> _Problem_:
This task calls for copying every line of the records that includes the word "register".
(Material to process begins)
`src/common/decode_pkg.sv`:
```
// ------------------------------
// Shared types for the decode stage
// Widths, op codes and the bundles that cross stage boundaries
// ------------------------------

package decode_pkg;

   localparam int XLEN      = 32;
   localparam int RF_AWIDTH = 5;
   localparam int RF_DEPTH  = 32;

   typedef logic [XLEN-1:0]      xlen_t;
   typedef logic [RF_AWIDTH-1:0] rf_addr_t;
   typedef logic [3:0]           exc_code_t;

   localparam exc_code_t EXC_CODE_ILLEGAL_INSTR = 4'd2;
   localparam exc_code_t EXC_CODE_NO_EXCEPTION  = 4'd15;

   // Major opcode, instruction bits 6:2
   typedef enum logic [4:0] {
      OPCODE_LOAD   = 5'b00000,
      OPCODE_IMM    = 5'b00100,
      OPCODE_AUIPC  = 5'b00101,
      OPCODE_STORE  = 5'b01000,
      OPCODE_ARITH  = 5'b01100,
      OPCODE_LUI    = 5'b01101,
      OPCODE_BRANCH = 5'b11000,
      OPCODE_JALR   = 5'b11001,
      OPCODE_JAL    = 5'b11011
   } rv_opcode_e;

   typedef enum logic [3:0] {
      ALU_OPS_NONE = 4'd0,
      ALU_OPS_ADD,
      ALU_OPS_SUB,
      ALU_OPS_SLL,
      ALU_OPS_SLT,
      ALU_OPS_SLTU,
      ALU_OPS_XOR,
      ALU_OPS_SRL,
      ALU_OPS_SRA,
      ALU_OPS_OR,
      ALU_OPS_AND,
      ALU_OPS_COPY_OPR2                                  // LUI passes the immediate
   } alu_ops_e;

   typedef enum logic [2:0] {
      LD_OPS_NONE = 3'd0,
      LD_OPS_LB,
      LD_OPS_LH,
      LD_OPS_LW,
      LD_OPS_LBU,
      LD_OPS_LHU
   } ld_ops_e;

   typedef enum logic [1:0] {
      ST_OPS_NONE = 2'd0,
      ST_OPS_SB,
      ST_OPS_SH,
      ST_OPS_SW
   } st_ops_e;

   typedef enum logic [2:0] {
      BR_OPS_NONE = 3'd0,
      BR_OPS_EQ,
      BR_OPS_NE,
      BR_OPS_LT,
      BR_OPS_GE,
      BR_OPS_LTU,
      BR_OPS_GEU
   } br_ops_e;

   typedef enum logic [1:0] {
      RD_WRB_NONE = 2'd0,
      RD_WRB_ALU,
      RD_WRB_DMEM,
      RD_WRB_INC_PC                                      // Link address for jumps
   } rd_wrb_sel_e;

   typedef enum logic {ALU_OPR1_PC, ALU_OPR1_REG} alu_opr1_sel_e;
   typedef enum logic {ALU_OPR2_REG, ALU_OPR2_IMM} alu_opr2_sel_e;

   typedef enum logic [2:0] {
      IMM_SEL_I,
      IMM_SEL_SHAMT,
      IMM_SEL_S,
      IMM_SEL_B,
      IMM_SEL_U,
      IMM_SEL_J
   } imm_sel_e;

   typedef struct packed {
      xlen_t     pc;
      xlen_t     pc_next;
      xlen_t     instr;
      logic      exc_req;                                // Fetch side fault
      exc_code_t exc_code;
      logic      irq_req;
      logic      instr_flushed;
   } if2id_s;

   typedef struct packed {
      logic     rd_wr_req;
      rf_addr_t rd_addr;
      xlen_t    rd_data;
   } wrb2id_s;

   typedef struct packed {
      alu_ops_e      alu_ops;
      ld_ops_e       ld_ops;
      st_ops_e       st_ops;
      br_ops_e       branch_ops;
      rd_wrb_sel_e   rd_wrb_sel;
      alu_opr1_sel_e alu_opr1_sel;
      alu_opr2_sel_e alu_opr2_sel;
      logic          rd_wr_req;
      logic          jump_req;
      logic          branch_req;
      logic          exc_req;
      logic          irq_req;
   } id2exe_ctrl_s;

   typedef struct packed {
      xlen_t     imm;
      xlen_t     rs1_data;
      xlen_t     rs2_data;
      xlen_t     instr;
      xlen_t     pc;
      xlen_t     pc_next;
      exc_code_t exc_code;
      logic      instr_flushed;
   } id2exe_data_s;

   // Values held by the ID/EXE register out of reset
   localparam id2exe_ctrl_s ID2EXE_CTRL_RESET = '{
      alu_ops:      ALU_OPS_NONE,
      ld_ops:       LD_OPS_NONE,
      st_ops:       ST_OPS_NONE,
      branch_ops:   BR_OPS_NONE,
      rd_wrb_sel:   RD_WRB_NONE,
      alu_opr1_sel: ALU_OPR1_PC,
      alu_opr2_sel: ALU_OPR2_REG,
      default:      1'b0
   };

   localparam id2exe_data_s ID2EXE_DATA_RESET = '{
      exc_code: EXC_CODE_NO_EXCEPTION,
      default:  '0
   };

endpackage : decode_pkg

```
`src/decoder/ctrl_decoder.sv`:
```
// ------------------------------
// RV32I control decoder, purely combinational
// Produces the control bundle, immediate format and exception code
// ------------------------------

`timescale 1ns/1ps

module ctrl_decoder (
   input  decode_pkg::xlen_t        instr_i,
   input  logic                     fetch_exc_req_i,
   input  decode_pkg::exc_code_t    fetch_exc_code_i,
   output decode_pkg::id2exe_ctrl_s ctrl_o,
   output decode_pkg::imm_sel_e     imm_sel_o,
   output decode_pkg::exc_code_t    exc_code_o
);

   import decode_pkg::*;

   rv_opcode_e opcode;
   logic [2:0] funct3;
   logic [6:0] funct7;
   logic       illegal_instr;

   assign opcode = rv_opcode_e'(instr_i[6:2]);
   assign funct3 = instr_i[14:12];
   assign funct7 = instr_i[31:25];

   always_comb begin
      ctrl_o        = ID2EXE_CTRL_RESET;                 // Everything idle by default
      imm_sel_o     = IMM_SEL_I;
      exc_code_o    = EXC_CODE_NO_EXCEPTION;
      illegal_instr = (instr_i[1:0] != 2'b11);           // Compressed space is not supported

      case (opcode)
         OPCODE_ARITH: begin
            ctrl_o.rd_wrb_sel   = RD_WRB_ALU;
            ctrl_o.alu_opr1_sel = ALU_OPR1_REG;
            ctrl_o.alu_opr2_sel = ALU_OPR2_REG;
            ctrl_o.rd_wr_req    = 1'b1;
            case (funct7)
               7'b0000000: begin
                  case (funct3)
                     3'b000: ctrl_o.alu_ops = ALU_OPS_ADD;
                     3'b001: ctrl_o.alu_ops = ALU_OPS_SLL;
                     3'b010: ctrl_o.alu_ops = ALU_OPS_SLT;
                     3'b011: ctrl_o.alu_ops = ALU_OPS_SLTU;
                     3'b100: ctrl_o.alu_ops = ALU_OPS_XOR;
                     3'b101: ctrl_o.alu_ops = ALU_OPS_SRL;
                     3'b110: ctrl_o.alu_ops = ALU_OPS_OR;
                     default: ctrl_o.alu_ops = ALU_OPS_AND;
                  endcase
               end
               7'b0100000: begin
                  case (funct3)
                     3'b000:  ctrl_o.alu_ops = ALU_OPS_SUB;
                     3'b101:  ctrl_o.alu_ops = ALU_OPS_SRA;
                     default: illegal_instr  = 1'b1;
                  endcase
               end
               default: illegal_instr = 1'b1;            // M and bit-manip encodings land here
            endcase
         end

         OPCODE_IMM: begin
            ctrl_o.rd_wrb_sel   = RD_WRB_ALU;
            ctrl_o.alu_opr1_sel = ALU_OPR1_REG;
            ctrl_o.alu_opr2_sel = ALU_OPR2_IMM;
            ctrl_o.rd_wr_req    = 1'b1;
            case (funct3)
               3'b000: ctrl_o.alu_ops = ALU_OPS_ADD;
               3'b010: ctrl_o.alu_ops = ALU_OPS_SLT;
               3'b011: ctrl_o.alu_ops = ALU_OPS_SLTU;
               3'b100: ctrl_o.alu_ops = ALU_OPS_XOR;
               3'b110: ctrl_o.alu_ops = ALU_OPS_OR;
               3'b111: ctrl_o.alu_ops = ALU_OPS_AND;
               3'b001: begin
                  imm_sel_o = IMM_SEL_SHAMT;
                  if (funct7 == 7'b0000000) begin
                     ctrl_o.alu_ops = ALU_OPS_SLL;
                  end else begin
                     illegal_instr = 1'b1;
                  end
               end
               default: begin                            // Right shifts
                  imm_sel_o = IMM_SEL_SHAMT;
                  case (funct7)
                     7'b0000000: ctrl_o.alu_ops = ALU_OPS_SRL;
                     7'b0100000: ctrl_o.alu_ops = ALU_OPS_SRA;
                     default:    illegal_instr  = 1'b1;
                  endcase
               end
            endcase
         end

         OPCODE_LUI, OPCODE_AUIPC: begin
            ctrl_o.rd_wrb_sel   = RD_WRB_ALU;
            ctrl_o.alu_opr1_sel = ALU_OPR1_PC;
            ctrl_o.alu_opr2_sel = ALU_OPR2_IMM;
            ctrl_o.rd_wr_req    = 1'b1;
            imm_sel_o           = IMM_SEL_U;
            ctrl_o.alu_ops      = (opcode == OPCODE_LUI) ? ALU_OPS_COPY_OPR2 : ALU_OPS_ADD;
         end

         OPCODE_LOAD: begin
            ctrl_o.rd_wrb_sel   = RD_WRB_DMEM;
            ctrl_o.alu_opr1_sel = ALU_OPR1_REG;
            ctrl_o.alu_opr2_sel = ALU_OPR2_IMM;
            ctrl_o.alu_ops      = ALU_OPS_ADD;           // Address generation
            ctrl_o.rd_wr_req    = 1'b1;
            case (funct3)
               3'b000:  ctrl_o.ld_ops = LD_OPS_LB;
               3'b001:  ctrl_o.ld_ops = LD_OPS_LH;
               3'b010:  ctrl_o.ld_ops = LD_OPS_LW;
               3'b100:  ctrl_o.ld_ops = LD_OPS_LBU;
               3'b101:  ctrl_o.ld_ops = LD_OPS_LHU;
               default: illegal_instr = 1'b1;
            endcase
         end

         OPCODE_STORE: begin
            ctrl_o.alu_opr1_sel = ALU_OPR1_REG;
            ctrl_o.alu_opr2_sel = ALU_OPR2_IMM;
            ctrl_o.alu_ops      = ALU_OPS_ADD;
            imm_sel_o           = IMM_SEL_S;
            case (funct3)
               3'b000:  ctrl_o.st_ops = ST_OPS_SB;
               3'b001:  ctrl_o.st_ops = ST_OPS_SH;
               3'b010:  ctrl_o.st_ops = ST_OPS_SW;
               default: illegal_instr = 1'b1;
            endcase
         end

         OPCODE_BRANCH: begin
            ctrl_o.alu_opr1_sel = ALU_OPR1_PC;
            ctrl_o.alu_opr2_sel = ALU_OPR2_IMM;
            ctrl_o.alu_ops      = ALU_OPS_ADD;           // Target address
            ctrl_o.branch_req   = 1'b1;
            imm_sel_o           = IMM_SEL_B;
            case (funct3)
               3'b000:  ctrl_o.branch_ops = BR_OPS_EQ;
               3'b001:  ctrl_o.branch_ops = BR_OPS_NE;
               3'b100:  ctrl_o.branch_ops = BR_OPS_LT;
               3'b101:  ctrl_o.branch_ops = BR_OPS_GE;
               3'b110:  ctrl_o.branch_ops = BR_OPS_LTU;
               3'b111:  ctrl_o.branch_ops = BR_OPS_GEU;
               default: illegal_instr     = 1'b1;
            endcase
         end

         OPCODE_JALR: begin
            ctrl_o.rd_wrb_sel   = RD_WRB_INC_PC;
            ctrl_o.alu_opr1_sel = ALU_OPR1_REG;
            ctrl_o.alu_opr2_sel = ALU_OPR2_IMM;
            ctrl_o.alu_ops      = ALU_OPS_ADD;
            ctrl_o.rd_wr_req    = 1'b1;
            ctrl_o.jump_req     = 1'b1;
            illegal_instr       = illegal_instr | (funct3 != 3'b000);
         end

         OPCODE_JAL: begin
            ctrl_o.rd_wrb_sel   = RD_WRB_INC_PC;
            ctrl_o.alu_opr1_sel = ALU_OPR1_PC;
            ctrl_o.alu_opr2_sel = ALU_OPR2_IMM;
            ctrl_o.alu_ops      = ALU_OPS_ADD;
            ctrl_o.rd_wr_req    = 1'b1;                  // Target already taken in fetch
            imm_sel_o           = IMM_SEL_J;
         end

         default: illegal_instr = 1'b1;
      endcase

      // Squash the operation on any exception, fetch fault first
      if (illegal_instr || fetch_exc_req_i) begin
         ctrl_o.alu_ops    = ALU_OPS_NONE;
         ctrl_o.ld_ops     = LD_OPS_NONE;
         ctrl_o.st_ops     = ST_OPS_NONE;
         ctrl_o.branch_ops = BR_OPS_NONE;
         ctrl_o.rd_wrb_sel = RD_WRB_NONE;
         ctrl_o.rd_wr_req  = 1'b0;
         ctrl_o.jump_req   = 1'b0;
         ctrl_o.branch_req = 1'b0;
         ctrl_o.exc_req    = 1'b1;
         exc_code_o        = fetch_exc_req_i ? fetch_exc_code_i : EXC_CODE_ILLEGAL_INSTR;
      end
   end

endmodule : ctrl_decoder

```
`src/design/decode_stage.sv`:
```
// ------------------------------
// Decode stage top with the ID/EXE register
// Takes one fetched instruction per cycle, one cycle of latency
// ------------------------------

`timescale 1ns/1ps

module decode_stage (
   input  logic                     clk_i,
   input  logic                     rst_n_i,
   input  decode_pkg::if2id_s       if2id_i,
   input  decode_pkg::wrb2id_s      wrb2id_i,
   output decode_pkg::id2exe_ctrl_s id2exe_ctrl_o,
   output decode_pkg::id2exe_data_s id2exe_data_o
);

   import decode_pkg::*;

   id2exe_ctrl_s dec_ctrl;                               // Decoder view, irq not yet merged
   id2exe_ctrl_s ctrl_next;
   id2exe_data_s data_next;
   imm_sel_e     imm_sel;
   exc_code_t    exc_code;
   xlen_t        imm;
   xlen_t        rs1_data;
   xlen_t        rs2_data;
   id2exe_ctrl_s ctrl_q;
   id2exe_data_s data_q;

   ctrl_decoder u_ctrl_decoder (
      .instr_i          (if2id_i.instr),
      .fetch_exc_req_i  (if2id_i.exc_req),
      .fetch_exc_code_i (if2id_i.exc_code),
      .ctrl_o           (dec_ctrl),
      .imm_sel_o        (imm_sel),
      .exc_code_o       (exc_code)
   );

   imm_gen u_imm_gen (
      .instr_i   (if2id_i.instr),
      .imm_sel_i (imm_sel),
      .imm_o     (imm)
   );

   reg_file u_reg_file (
      .clk_i      (clk_i),
      .rst_n_i    (rst_n_i),
      .rs1_addr_i (if2id_i.instr[19:15]),
      .rs2_addr_i (if2id_i.instr[24:20]),
      .rs1_data_o (rs1_data),
      .rs2_data_o (rs2_data),
      .wr_req_i   (wrb2id_i.rd_wr_req),
      .wr_addr_i  (wrb2id_i.rd_addr),
      .wr_data_i  (wrb2id_i.rd_data)
   );

   always_comb begin
      ctrl_next         = dec_ctrl;
      ctrl_next.irq_req = if2id_i.irq_req;               // Interrupt rides along unchanged

      data_next.imm           = imm;
      data_next.rs1_data      = rs1_data;
      data_next.rs2_data      = rs2_data;
      data_next.instr         = if2id_i.instr;
      data_next.pc            = if2id_i.pc;
      data_next.pc_next       = if2id_i.pc_next;
      data_next.exc_code      = exc_code;
      data_next.instr_flushed = if2id_i.instr_flushed;
   end

   // ID/EXE pipeline register
   always_ff @(posedge clk_i) begin
      if (!rst_n_i) begin
         ctrl_q <= ID2EXE_CTRL_RESET;
         data_q <= ID2EXE_DATA_RESET;
      end else begin
         ctrl_q <= ctrl_next;
         data_q <= data_next;
      end
   end

   assign id2exe_ctrl_o = ctrl_q;
   assign id2exe_data_o = data_q;

endmodule : decode_stage

```
`src/design/imm_gen.sv`:
```
// ------------------------------
// Immediate generator for the RV32I formats
// Combinational, format chosen by the control decoder
// ------------------------------

`timescale 1ns/1ps

module imm_gen (
   input  decode_pkg::xlen_t    instr_i,
   input  decode_pkg::imm_sel_e imm_sel_i,
   output decode_pkg::xlen_t    imm_o
);

   import decode_pkg::*;

   logic sign;

   assign sign = instr_i[31];

   always_comb begin
      case (imm_sel_i)
         IMM_SEL_SHAMT: begin
            imm_o = xlen_t'(instr_i[24:20]);             // Zero extended shift amount
         end
         IMM_SEL_S: begin
            imm_o = {{21{sign}}, instr_i[30:25], instr_i[11:7]};
         end
         IMM_SEL_B: begin
            imm_o = {{20{sign}}, instr_i[7], instr_i[30:25], instr_i[11:8], 1'b0};
         end
         IMM_SEL_U: begin
            imm_o = {instr_i[31:12], 12'b0};
         end
         IMM_SEL_J: begin
            imm_o = {{12{sign}}, instr_i[19:12], instr_i[20], instr_i[30:21], 1'b0};
         end
         default: begin                                  // I format
            imm_o = {{21{sign}}, instr_i[30:20]};
         end
      endcase
   end

endmodule : imm_gen

```
`src/regfile/reg_file.sv`:
```
// ------------------------------
// Integer register file, 2 read ports and 1 write port
// Reads are combinational, x0 is hard-wired to zero
// ------------------------------

`timescale 1ns/1ps

module reg_file (
   input  logic                 clk_i,
   input  logic                 rst_n_i,
   input  decode_pkg::rf_addr_t rs1_addr_i,
   input  decode_pkg::rf_addr_t rs2_addr_i,
   output decode_pkg::xlen_t    rs1_data_o,
   output decode_pkg::xlen_t    rs2_data_o,
   input  logic                 wr_req_i,
   input  decode_pkg::rf_addr_t wr_addr_i,
   input  decode_pkg::xlen_t    wr_data_i
);

   import decode_pkg::*;

   xlen_t regs [RF_DEPTH];

   always_ff @(posedge clk_i) begin
      if (!rst_n_i) begin
         for (int i = 0; i < RF_DEPTH; i++) begin
            regs[i] <= '0;
         end
      end else if (wr_req_i && (wr_addr_i != '0)) begin
         regs[wr_addr_i] <= wr_data_i;                   // x0 writes dropped
      end
   end

   assign rs1_data_o = (rs1_addr_i == '0) ? '0 : regs[rs1_addr_i];
   assign rs2_data_o = (rs2_addr_i == '0) ? '0 : regs[rs2_addr_i];

endmodule : reg_file

```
(Material to process ends)
> _Exercise result_:
   // Values held by the ID/EXE register out of reset
// Decode stage top with the ID/EXE register
   // ID/EXE pipeline register
// Integer register file, 2 read ports and 1 write port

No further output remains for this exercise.